Present in 50% to 100% of patients with acute IM, splenomegaly results from lymphocytic infiltration of the red and white pulp, with subsequent involvement of blood vessel walls and the spleen capsule. As the trabecular structure of the spleen becomes increasingly diffuse and distorted, the spleen becomes fragile and may rapture even without trauma. This fragility seems to exist both early and late in the course of spleen involvement, even at times when the patient's overall spleen size may not be sufficient to be clinically apparent.

A review of published reports of splenic rapture in IM indicates that the spleen was not palpable on initial evaluation in more than half the cases.
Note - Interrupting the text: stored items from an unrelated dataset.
## src/sv/htsu_pkg.sv

```systemverilog
// Shared constants, codes and types for the hyperplane translation score unit.
`default_nettype none

package htsu_pkg;

    // Default sizes, handed to the top level parameters.
    localparam int DIM_DEF     = 64;
    localparam int NUM_ENT_DEF = 4096;
    localparam int NUM_REL_DEF = 256;

    // Fixed field widths.
    localparam int OP_W      = 2;
    localparam int VAL_W     = 16;
    localparam int ENT_IN_W  = 12;
    localparam int REL_IN_W  = 8;
    localparam int ELEM_IN_W = 6;
    localparam int ENERGY_W  = 31;

    // Reciprocal shifts for index wrap: twice the input index width keeps
    // the multiply-by-reciprocal quotient exact for any divisor below 2^width.
    localparam int ENT_RSHIFT = 2 * ENT_IN_W;
    localparam int REL_RSHIFT = 2 * REL_IN_W;

    // Fixed point: products are Q.24, per-element terms Q.36, energy Q.12.
    localparam int FRAC_SHIFT = 24;
    localparam int ROUND_HALF = 1 << (FRAC_SHIFT - 1);

    typedef enum logic [OP_W-1:0] {
        OP_ENT_WR = 2'd0,
        OP_REL_WR = 2'd1,
        OP_NRM_WR = 2'd2,
        OP_SCORE  = 2'd3
    } t_op;

    typedef enum logic [3:0] {
        ST_IDLE,
        ST_RED1,
        ST_RED2,
        ST_ENT_WR,
        ST_RN_RD,
        ST_RN_WR,
        ST_DOT,
        ST_DOT_WAIT,
        ST_L1,
        ST_L1_WAIT
    } t_state;

    // Sequencer to datapath, aligned with the RAM read data.
    typedef struct packed {
        logic dot_vld;
        logic l1_vld;
        logic first;
        logic last;
    } t_dp_ctl;

    // Datapath back to sequencer.
    typedef struct packed {
        logic dot_done;
        logic l1_done;
    } t_dp_sts;

    // Index width for a count of n (at least one bit).
    function automatic int idx_w(input int n);
        return (n > 1) ? $clog2(n) : 1;
    endfunction

endpackage

`default_nettype wire

```

## src/sv/htsu_ram.sv

```systemverilog
// Generic synchronous RAM: one write port, one or two registered read ports.
`default_nettype none

module htsu_ram #(
    parameter int W        = htsu_pkg::VAL_W,
    parameter int DEPTH    = 2,
    parameter int RD_PORTS = 1
) (
    input  wire logic                                i_clk,
    input  wire logic                                i_we,
    input  wire logic [htsu_pkg::idx_w(DEPTH)-1:0]   i_waddr,
    input  wire logic [W-1:0]                        i_wdata,
    input  wire logic [htsu_pkg::idx_w(DEPTH)-1:0]   i_raddr_a,
    output logic      [W-1:0]                        o_rdata_a,
    input  wire logic [htsu_pkg::idx_w(DEPTH)-1:0]   i_raddr_b,
    output logic      [W-1:0]                        o_rdata_b
);

    logic [W-1:0] r_mem [DEPTH];
    logic [W-1:0] r_rdata_a;

    always_ff @(posedge i_clk) begin
        if (i_we) begin
            r_mem[i_waddr] <= i_wdata;
        end
        r_rdata_a <= r_mem[i_raddr_a];
    end

    assign o_rdata_a = r_rdata_a;

    generate
        if (RD_PORTS > 1) begin : g_rd_b
            logic [W-1:0] r_rdata_b;
            always_ff @(posedge i_clk) begin
                r_rdata_b <= r_mem[i_raddr_b];
            end
            assign o_rdata_b = r_rdata_b;
        end else begin : g_no_rd_b
            assign o_rdata_b = '0;
        end
    endgenerate

endmodule

`default_nettype wire

```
Capsular and trabecular changes are seen most prominently during days 4 to 21 of clinical illness, and, thus, the risk for splenic rupture is highest in the second and third weeks of illness.[ For athletes, it is this clinical feature that mandates an absolute minimum disqualification period of 21 days.

Pathologic studies of spleen rupture indicate that all spleens that rupture are enlarged,on average two- to threefold. (Recall that the normal spleen obeys the “rule of odds”: 1 × 3 × 5 in. in size, weighing 7 oz [about 200 g], and lying between ribs 9 and 11.) No correlation has been found between either the clinical severity of IM or laboratory abnormalities and risk for rupture, so every IM patient must be considered at risk, and care providers must be vigilant for evidence of spleen activity.
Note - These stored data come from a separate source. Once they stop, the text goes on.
### src/sv/htsu_pkg.sv
// Shared constants, codes and types for the hyperplane translation score unit.
`default_nettype none

package htsu_pkg;

    // Default sizes, handed to the top level parameters.
    localparam int DIM_DEF     = 64;
    localparam int NUM_ENT_DEF = 4096;
    localparam int NUM_REL_DEF = 256;

    // Fixed field widths.
    localparam int OP_W      = 2;
    localparam int VAL_W     = 16;
    localparam int ENT_IN_W  = 12;
    localparam int REL_IN_W  = 8;
    localparam int ELEM_IN_W = 6;
    localparam int ENERGY_W  = 31;

    // Reciprocal shifts for index wrap: twice the input index width keeps
    // the multiply-by-reciprocal quotient exact for any divisor below 2^width.
    localparam int ENT_RSHIFT = 2 * ENT_IN_W;
    localparam int REL_RSHIFT = 2 * REL_IN_W;

    // Fixed point: products are Q.24, per-element terms Q.36, energy Q.12.
    localparam int FRAC_SHIFT = 24;
    localparam int ROUND_HALF = 1 << (FRAC_SHIFT - 1);

    typedef enum logic [OP_W-1:0] {
        OP_ENT_WR = 2'd0,
        OP_REL_WR = 2'd1,
        OP_NRM_WR = 2'd2,
        OP_SCORE  = 2'd3
    } t_op;

    typedef enum logic [3:0] {
        ST_IDLE,
        ST_RED1,
        ST_RED2,
        ST_ENT_WR,
        ST_RN_RD,
        ST_RN_WR,
        ST_DOT,
        ST_DOT_WAIT,
        ST_L1,
        ST_L1_WAIT
    } t_state;

    // Sequencer to datapath, aligned with the RAM read data.
    typedef struct packed {
        logic dot_vld;
        logic l1_vld;
        logic first;
        logic last;
    } t_dp_ctl;

    // Datapath back to sequencer.
    typedef struct packed {
        logic dot_done;
        logic l1_done;
    } t_dp_sts;

    // Index width for a count of n (at least one bit).
    function automatic int idx_w(input int n);
        return (n > 1) ? $clog2(n) : 1;
    endfunction

endpackage

`default_nettype wire

### src/sv/htsu_ctrl.sv
// Sequencer: word capture, index wrap, table writes and score read walks.
`default_nettype none

module htsu_ctrl #(
    parameter int DIM           = htsu_pkg::DIM_DEF,
    parameter int NUM_ENTITIES  = htsu_pkg::NUM_ENT_DEF,
    parameter int NUM_RELATIONS = htsu_pkg::NUM_REL_DEF
) (
    input  wire logic                              i_clk,
    input  wire logic                              i_rst_n,
    input  wire logic                              i_start,
    output logic                                   o_busy,
    input  wire logic [htsu_pkg::OP_W-1:0]         i_op,
    input  wire logic [htsu_pkg::ENT_IN_W-1:0]     i_head,
    input  wire logic [htsu_pkg::ENT_IN_W-1:0]     i_tail,
    input  wire logic [htsu_pkg::REL_IN_W-1:0]     i_rel,
    input  wire logic [htsu_pkg::ELEM_IN_W-1:0]    i_elem,
    input  wire logic [htsu_pkg::VAL_W-1:0]        i_val,
    output logic                                   o_ent_we,
    output logic [htsu_pkg::idx_w(NUM_ENTITIES)+htsu_pkg::idx_w(DIM)-1:0]  o_ent_waddr,
    output logic [htsu_pkg::VAL_W-1:0]             o_ent_wdata,
    output logic [htsu_pkg::idx_w(NUM_ENTITIES)+htsu_pkg::idx_w(DIM)-1:0]  o_ent_raddr_a,
    output logic [htsu_pkg::idx_w(NUM_ENTITIES)+htsu_pkg::idx_w(DIM)-1:0]  o_ent_raddr_b,
    output logic                                   o_rn_we,
    output logic [htsu_pkg::idx_w(NUM_RELATIONS)+htsu_pkg::idx_w(DIM)-1:0] o_rn_waddr,
    output logic [2*htsu_pkg::VAL_W-1:0]           o_rn_wdata,
    output logic [htsu_pkg::idx_w(NUM_RELATIONS)+htsu_pkg::idx_w(DIM)-1:0] o_rn_raddr,
    input  wire logic [2*htsu_pkg::VAL_W-1:0]      i_rn_rdata,
    output htsu_pkg::t_dp_ctl                      o_dp_ctl,
    input  wire htsu_pkg::t_dp_sts                 i_dp_sts
);

    localparam int VW  = htsu_pkg::VAL_W;
    localparam int EIW = htsu_pkg::ENT_IN_W;
    localparam int RIW = htsu_pkg::REL_IN_W;
    localparam int DW  = htsu_pkg::idx_w(DIM);
    localparam int EW  = htsu_pkg::idx_w(NUM_ENTITIES);
    localparam int RW  = htsu_pkg::idx_w(NUM_RELATIONS);
    localparam int ES  = htsu_pkg::ENT_RSHIFT;
    localparam int RS  = htsu_pkg::REL_RSHIFT;
    localparam int EPW = EIW + ES + 1;
    localparam int RPW = RIW + RS + 1;

    // Wrap needed only when the count is below the index range.
    localparam bit ENT_WRAP = (NUM_ENTITIES < (1 << EIW));
    localparam bit REL_WRAP = (NUM_RELATIONS < (1 << RIW));
    localparam logic [ES:0] ENT_RECIP = (ES + 1)'(((1 << ES) + NUM_ENTITIES - 1) / NUM_ENTITIES);
    localparam logic [RS:0] REL_RECIP = (RS + 1)'(((1 << RS) + NUM_RELATIONS - 1) / NUM_RELATIONS);

    htsu_pkg::t_state  r_state, n_state;
    logic [DW-1:0]     r_elem, n_elem;
    htsu_pkg::t_dp_ctl r_ctl, n_ctl;

    htsu_pkg::t_op     r_op;
    logic [EIW-1:0]    r_head, r_tail, r_qh, r_qt;
    logic [RIW-1:0]    r_rel, r_qr;
    logic [htsu_pkg::ELEM_IN_W-1:0] r_ei;
    logic [VW-1:0]     r_val;
    logic [EW-1:0]     r_hidx, r_tidx;
    logic [RW-1:0]     r_ridx;

    logic [EPW-1:0]    prod_h, prod_t, rem_h, rem_t;
    logic [RPW-1:0]    prod_r, rem_r;
    logic [DW-1:0]     ei_dw;
    logic              elem_ok, elem_first, elem_last;

    // Quotient by reciprocal multiply, then remainder by multiply-subtract.
    assign prod_h = EPW'(r_head) * EPW'(ENT_RECIP);
    assign prod_t = EPW'(r_tail) * EPW'(ENT_RECIP);
    assign prod_r = RPW'(r_rel) * RPW'(REL_RECIP);
    assign rem_h  = EPW'(r_head) - EPW'(r_qh) * EPW'(NUM_ENTITIES);
    assign rem_t  = EPW'(r_tail) - EPW'(r_qt) * EPW'(NUM_ENTITIES);
    assign rem_r  = RPW'(r_rel) - RPW'(r_qr) * RPW'(NUM_RELATIONS);

    assign ei_dw      = DW'(r_ei);
    assign elem_ok    = (32'(r_ei) < DIM);
    assign elem_first = (r_elem == '0);
    assign elem_last  = (r_elem == DW'(DIM - 1));

    always_ff @(posedge i_clk) begin
        if (!i_rst_n) begin
            r_state <= htsu_pkg::ST_IDLE;
            r_elem  <= '0;
            r_ctl   <= '0;
        end else begin
            r_state <= n_state;
            r_elem  <= n_elem;
            r_ctl   <= n_ctl;
        end
    end

    always_ff @(posedge i_clk) begin
        if (i_start && !o_busy) begin
            r_op   <= htsu_pkg::t_op'(i_op);
            r_head <= i_head;
            r_tail <= i_tail;
            r_rel  <= i_rel;
            r_ei   <= i_elem;
            r_val  <= i_val;
        end
        if (r_state == htsu_pkg::ST_RED1) begin
            r_qh <= prod_h[ES +: EIW];
            r_qt <= prod_t[ES +: EIW];
            r_qr <= prod_r[RS +: RIW];
        end
        if (r_state == htsu_pkg::ST_RED2) begin
            r_hidx <= ENT_WRAP ? EW'(rem_h[EIW-1:0]) : EW'(r_head);
            r_tidx <= ENT_WRAP ? EW'(rem_t[EIW-1:0]) : EW'(r_tail);
            r_ridx <= REL_WRAP ? RW'(rem_r[RIW-1:0]) : RW'(r_rel);
        end
    end

    always_comb begin
        n_state    = r_state;
        n_elem     = r_elem;
        n_ctl      = '0;
        o_ent_we   = 1'b0;
        o_rn_we    = 1'b0;
        o_rn_raddr = {r_ridx, r_elem};
        case (r_state)
            htsu_pkg::ST_IDLE: begin
                if (i_start) begin
                    n_state = htsu_pkg::ST_RED1;
                end
            end
            htsu_pkg::ST_RED1: begin
                n_state = htsu_pkg::ST_RED2;
            end
            htsu_pkg::ST_RED2: begin
                n_elem = '0;
                case (r_op)
                    htsu_pkg::OP_ENT_WR: begin
                        n_state = elem_ok ? htsu_pkg::ST_ENT_WR : htsu_pkg::ST_IDLE;
                    end
                    htsu_pkg::OP_REL_WR, htsu_pkg::OP_NRM_WR: begin
                        n_state = elem_ok ? htsu_pkg::ST_RN_RD : htsu_pkg::ST_IDLE;
                    end
                    htsu_pkg::OP_SCORE: begin
                        n_state = htsu_pkg::ST_DOT;
                    end
                    default: begin
                        n_state = htsu_pkg::ST_IDLE;
                    end
                endcase
            end
            htsu_pkg::ST_ENT_WR: begin
                o_ent_we = 1'b1;
                n_state  = htsu_pkg::ST_IDLE;
            end
            htsu_pkg::ST_RN_RD: begin
                // fetch the shared word; the other half is kept on write-back
                o_rn_raddr = {r_ridx, ei_dw};
                n_state    = htsu_pkg::ST_RN_WR;
            end
            htsu_pkg::ST_RN_WR: begin
                o_rn_we = 1'b1;
                n_state = htsu_pkg::ST_IDLE;
            end
            htsu_pkg::ST_DOT: begin
                n_ctl.dot_vld = 1'b1;
                n_ctl.first   = elem_first;
                n_ctl.last    = elem_last;
                if (elem_last) begin
                    n_elem  = '0;
                    n_state = htsu_pkg::ST_DOT_WAIT;
                end else begin
                    n_elem = r_elem + 1'b1;
                end
            end
            htsu_pkg::ST_DOT_WAIT: begin
                if (i_dp_sts.dot_done) begin
                    n_state = htsu_pkg::ST_L1;
                end
            end
            htsu_pkg::ST_L1: begin
                n_ctl.l1_vld = 1'b1;
                n_ctl.first  = elem_first;
                n_ctl.last   = elem_last;
                if (elem_last) begin
                    n_elem  = '0;
                    n_state = htsu_pkg::ST_L1_WAIT;
                end else begin
                    n_elem = r_elem + 1'b1;
                end
            end
            htsu_pkg::ST_L1_WAIT: begin
                if (i_dp_sts.l1_done) begin
                    n_state = htsu_pkg::ST_IDLE;
                end
            end
            default: begin
                n_state = htsu_pkg::ST_IDLE;
            end
        endcase
    end

    assign o_busy        = (r_state != htsu_pkg::ST_IDLE);
    assign o_ent_waddr   = {r_hidx, ei_dw};
    assign o_ent_wdata   = r_val;
    assign o_ent_raddr_a = {r_hidx, r_elem};
    assign o_ent_raddr_b = {r_tidx, r_elem};
    assign o_rn_waddr    = {r_ridx, ei_dw};
    // word layout: relation element high, normal element low
    assign o_rn_wdata    = (r_op == htsu_pkg::OP_REL_WR) ? {r_val, i_rn_rdata[VW-1:0]}
                                                         : {i_rn_rdata[2*VW-1:VW], r_val};
    assign o_dp_ctl      = r_ctl;

endmodule

`default_nettype wire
Warning signs and rupture prevalence. Splenic rupture is heralded by the onset of left upper-quadrant pain that may radiate to the top of the left shoulder (Kehr's sign), is increased with deep inspiration, and may be followed by signs and symptoms of shock and hypovolemia. Fortunately, IM-associated splenic rupture has been relatively rare; in the English language medical literature, only 64 cases were reported from 1941 to 1981.[ American College Health Association data from 1976 reported only 22 cases of traumatic spleen rupture in athletes from more than 50 responding collegiate institutions over an average of 13.5 practice-years. More recent data have shown that despite our best efforts to accurately diagnose and disqualify affected individuals, approximately 80% of IM-associated traumatic splenic injuries still occur in young men participating in contact sports. Alarmingly, in many of these individuals the presenting feature of their IM was splenic rupture.